* [Work item]
Whenever a line below holds the word "localparam", count it; please give only the final number.

____ Material to process

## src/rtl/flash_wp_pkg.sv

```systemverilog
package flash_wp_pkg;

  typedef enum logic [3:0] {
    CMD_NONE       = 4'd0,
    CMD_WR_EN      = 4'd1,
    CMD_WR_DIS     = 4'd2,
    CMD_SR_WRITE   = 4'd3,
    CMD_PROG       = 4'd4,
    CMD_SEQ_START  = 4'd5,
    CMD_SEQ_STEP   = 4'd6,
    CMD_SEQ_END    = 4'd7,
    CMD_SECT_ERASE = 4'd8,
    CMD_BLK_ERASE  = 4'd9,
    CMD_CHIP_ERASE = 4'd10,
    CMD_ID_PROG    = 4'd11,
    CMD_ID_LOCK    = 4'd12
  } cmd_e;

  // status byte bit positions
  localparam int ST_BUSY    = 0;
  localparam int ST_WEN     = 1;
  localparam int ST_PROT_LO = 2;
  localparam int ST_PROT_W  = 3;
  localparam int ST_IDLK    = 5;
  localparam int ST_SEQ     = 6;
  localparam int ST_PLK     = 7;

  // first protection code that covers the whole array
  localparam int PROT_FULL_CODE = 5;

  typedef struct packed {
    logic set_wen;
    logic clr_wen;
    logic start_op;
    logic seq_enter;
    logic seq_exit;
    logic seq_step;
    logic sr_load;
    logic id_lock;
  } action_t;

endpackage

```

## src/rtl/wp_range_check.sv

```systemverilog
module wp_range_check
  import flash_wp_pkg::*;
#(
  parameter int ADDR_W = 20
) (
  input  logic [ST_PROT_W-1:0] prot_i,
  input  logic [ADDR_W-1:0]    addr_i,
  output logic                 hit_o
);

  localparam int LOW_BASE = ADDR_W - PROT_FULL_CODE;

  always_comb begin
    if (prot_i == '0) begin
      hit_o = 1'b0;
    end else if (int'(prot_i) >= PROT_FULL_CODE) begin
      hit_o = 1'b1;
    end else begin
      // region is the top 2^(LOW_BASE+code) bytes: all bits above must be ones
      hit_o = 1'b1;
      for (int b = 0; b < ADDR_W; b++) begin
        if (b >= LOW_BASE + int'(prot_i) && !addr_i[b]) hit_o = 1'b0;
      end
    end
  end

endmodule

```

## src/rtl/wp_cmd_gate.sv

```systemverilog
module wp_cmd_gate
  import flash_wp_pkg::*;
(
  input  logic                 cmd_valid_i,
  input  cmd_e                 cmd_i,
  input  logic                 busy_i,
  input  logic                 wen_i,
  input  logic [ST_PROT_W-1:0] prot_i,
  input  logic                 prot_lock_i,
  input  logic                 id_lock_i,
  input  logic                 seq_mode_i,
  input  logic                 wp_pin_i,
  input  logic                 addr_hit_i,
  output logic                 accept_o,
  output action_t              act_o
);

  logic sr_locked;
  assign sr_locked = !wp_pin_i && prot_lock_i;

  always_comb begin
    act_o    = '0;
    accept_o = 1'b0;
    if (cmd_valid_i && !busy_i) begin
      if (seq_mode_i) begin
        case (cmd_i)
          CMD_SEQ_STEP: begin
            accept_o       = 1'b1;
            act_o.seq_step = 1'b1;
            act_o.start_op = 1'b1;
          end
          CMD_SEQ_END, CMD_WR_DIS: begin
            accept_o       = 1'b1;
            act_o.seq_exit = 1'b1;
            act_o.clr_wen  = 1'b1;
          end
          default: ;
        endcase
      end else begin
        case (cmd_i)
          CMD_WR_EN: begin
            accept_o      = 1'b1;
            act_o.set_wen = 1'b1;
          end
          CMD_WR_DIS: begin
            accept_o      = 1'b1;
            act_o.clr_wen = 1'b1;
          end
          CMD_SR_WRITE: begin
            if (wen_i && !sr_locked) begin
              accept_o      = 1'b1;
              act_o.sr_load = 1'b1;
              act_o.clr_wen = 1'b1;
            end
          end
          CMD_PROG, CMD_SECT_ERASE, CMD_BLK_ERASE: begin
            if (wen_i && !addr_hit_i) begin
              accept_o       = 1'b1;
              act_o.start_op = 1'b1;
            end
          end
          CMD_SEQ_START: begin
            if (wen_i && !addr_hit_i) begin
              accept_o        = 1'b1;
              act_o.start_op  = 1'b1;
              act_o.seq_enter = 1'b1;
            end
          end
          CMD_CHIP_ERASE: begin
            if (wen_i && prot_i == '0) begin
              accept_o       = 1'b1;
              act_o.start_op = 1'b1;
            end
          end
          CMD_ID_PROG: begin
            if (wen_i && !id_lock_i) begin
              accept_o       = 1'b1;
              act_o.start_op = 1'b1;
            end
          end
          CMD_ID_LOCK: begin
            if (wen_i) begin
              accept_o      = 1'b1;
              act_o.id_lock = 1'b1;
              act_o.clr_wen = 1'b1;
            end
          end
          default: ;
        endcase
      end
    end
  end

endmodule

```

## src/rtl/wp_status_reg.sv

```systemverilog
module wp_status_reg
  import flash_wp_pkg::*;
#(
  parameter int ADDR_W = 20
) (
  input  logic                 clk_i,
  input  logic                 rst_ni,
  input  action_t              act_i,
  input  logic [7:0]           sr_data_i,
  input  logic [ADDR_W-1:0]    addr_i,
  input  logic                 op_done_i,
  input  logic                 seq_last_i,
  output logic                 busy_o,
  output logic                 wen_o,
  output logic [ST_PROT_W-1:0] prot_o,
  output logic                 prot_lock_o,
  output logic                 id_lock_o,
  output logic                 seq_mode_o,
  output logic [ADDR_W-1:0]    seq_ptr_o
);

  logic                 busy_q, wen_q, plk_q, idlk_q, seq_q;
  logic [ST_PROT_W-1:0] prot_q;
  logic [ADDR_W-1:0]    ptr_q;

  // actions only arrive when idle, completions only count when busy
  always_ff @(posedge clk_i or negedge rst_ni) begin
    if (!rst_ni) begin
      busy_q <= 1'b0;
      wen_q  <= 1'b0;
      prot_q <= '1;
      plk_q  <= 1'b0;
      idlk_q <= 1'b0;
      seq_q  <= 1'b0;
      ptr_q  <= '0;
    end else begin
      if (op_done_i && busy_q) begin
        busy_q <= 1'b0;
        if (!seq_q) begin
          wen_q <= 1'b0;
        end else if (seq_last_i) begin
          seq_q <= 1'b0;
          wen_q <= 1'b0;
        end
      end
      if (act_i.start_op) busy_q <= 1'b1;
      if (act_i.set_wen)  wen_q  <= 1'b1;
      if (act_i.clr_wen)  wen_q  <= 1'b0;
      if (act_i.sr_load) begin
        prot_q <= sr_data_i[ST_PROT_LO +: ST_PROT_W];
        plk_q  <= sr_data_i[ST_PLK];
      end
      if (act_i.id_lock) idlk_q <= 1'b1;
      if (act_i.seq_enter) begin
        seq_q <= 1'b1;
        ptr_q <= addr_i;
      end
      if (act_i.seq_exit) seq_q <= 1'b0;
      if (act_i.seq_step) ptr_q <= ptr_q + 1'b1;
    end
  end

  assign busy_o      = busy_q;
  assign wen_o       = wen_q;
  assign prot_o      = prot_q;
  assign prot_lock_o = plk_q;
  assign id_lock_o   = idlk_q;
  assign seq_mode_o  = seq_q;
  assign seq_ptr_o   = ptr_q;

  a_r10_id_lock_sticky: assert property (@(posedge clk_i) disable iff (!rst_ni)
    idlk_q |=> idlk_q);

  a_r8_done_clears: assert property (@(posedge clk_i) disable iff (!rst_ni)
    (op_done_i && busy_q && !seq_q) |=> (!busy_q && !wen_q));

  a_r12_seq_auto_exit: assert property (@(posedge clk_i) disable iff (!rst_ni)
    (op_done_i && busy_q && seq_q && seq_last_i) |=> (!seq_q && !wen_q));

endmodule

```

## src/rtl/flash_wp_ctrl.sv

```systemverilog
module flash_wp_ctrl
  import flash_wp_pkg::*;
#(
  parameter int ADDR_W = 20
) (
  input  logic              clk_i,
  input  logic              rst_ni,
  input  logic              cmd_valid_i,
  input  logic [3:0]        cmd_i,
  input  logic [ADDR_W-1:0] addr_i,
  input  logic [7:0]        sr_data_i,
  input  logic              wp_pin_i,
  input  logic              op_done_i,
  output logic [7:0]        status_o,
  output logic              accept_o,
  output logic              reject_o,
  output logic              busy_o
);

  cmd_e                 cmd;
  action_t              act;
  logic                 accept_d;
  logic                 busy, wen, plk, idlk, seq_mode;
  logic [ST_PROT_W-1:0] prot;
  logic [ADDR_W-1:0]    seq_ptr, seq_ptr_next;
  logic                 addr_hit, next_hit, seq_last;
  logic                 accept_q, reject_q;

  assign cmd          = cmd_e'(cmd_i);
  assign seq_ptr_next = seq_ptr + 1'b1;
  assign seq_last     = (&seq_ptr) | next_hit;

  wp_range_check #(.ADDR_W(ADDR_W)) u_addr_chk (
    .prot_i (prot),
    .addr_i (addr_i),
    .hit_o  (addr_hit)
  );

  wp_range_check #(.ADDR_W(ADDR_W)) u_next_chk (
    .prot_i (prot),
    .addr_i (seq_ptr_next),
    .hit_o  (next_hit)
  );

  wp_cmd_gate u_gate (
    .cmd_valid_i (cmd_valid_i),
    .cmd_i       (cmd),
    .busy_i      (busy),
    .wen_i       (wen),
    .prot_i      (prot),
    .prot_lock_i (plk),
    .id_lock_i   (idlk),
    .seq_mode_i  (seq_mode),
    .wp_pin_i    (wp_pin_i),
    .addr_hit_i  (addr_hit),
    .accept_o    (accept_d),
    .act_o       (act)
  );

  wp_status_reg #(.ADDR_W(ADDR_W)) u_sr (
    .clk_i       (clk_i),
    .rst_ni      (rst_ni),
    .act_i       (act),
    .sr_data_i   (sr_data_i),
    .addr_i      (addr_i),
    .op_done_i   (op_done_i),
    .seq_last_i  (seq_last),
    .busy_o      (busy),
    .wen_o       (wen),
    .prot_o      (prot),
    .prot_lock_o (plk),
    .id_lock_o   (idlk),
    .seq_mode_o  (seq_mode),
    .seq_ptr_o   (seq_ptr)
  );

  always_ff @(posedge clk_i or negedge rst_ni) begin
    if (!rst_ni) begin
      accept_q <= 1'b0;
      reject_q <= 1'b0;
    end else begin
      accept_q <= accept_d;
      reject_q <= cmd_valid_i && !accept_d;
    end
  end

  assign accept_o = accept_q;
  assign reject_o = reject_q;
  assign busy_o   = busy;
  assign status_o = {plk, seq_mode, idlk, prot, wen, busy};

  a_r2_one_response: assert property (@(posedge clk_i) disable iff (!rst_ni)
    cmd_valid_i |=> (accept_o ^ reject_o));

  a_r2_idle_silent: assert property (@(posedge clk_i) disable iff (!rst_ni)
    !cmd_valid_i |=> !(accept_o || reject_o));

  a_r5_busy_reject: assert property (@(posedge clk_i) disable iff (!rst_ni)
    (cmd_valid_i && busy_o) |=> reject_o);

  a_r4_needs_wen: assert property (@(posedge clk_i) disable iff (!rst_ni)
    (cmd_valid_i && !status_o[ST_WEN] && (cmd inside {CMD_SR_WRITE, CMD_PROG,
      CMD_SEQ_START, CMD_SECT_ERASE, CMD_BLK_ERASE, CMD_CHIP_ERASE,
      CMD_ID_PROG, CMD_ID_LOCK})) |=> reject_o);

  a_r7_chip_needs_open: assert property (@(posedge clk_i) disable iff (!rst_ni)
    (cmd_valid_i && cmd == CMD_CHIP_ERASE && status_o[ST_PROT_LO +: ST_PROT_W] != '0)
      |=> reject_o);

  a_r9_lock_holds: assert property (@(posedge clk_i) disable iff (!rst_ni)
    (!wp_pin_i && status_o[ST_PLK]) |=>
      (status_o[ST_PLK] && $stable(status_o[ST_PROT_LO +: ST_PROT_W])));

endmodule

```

________

* [Completed exercise]
9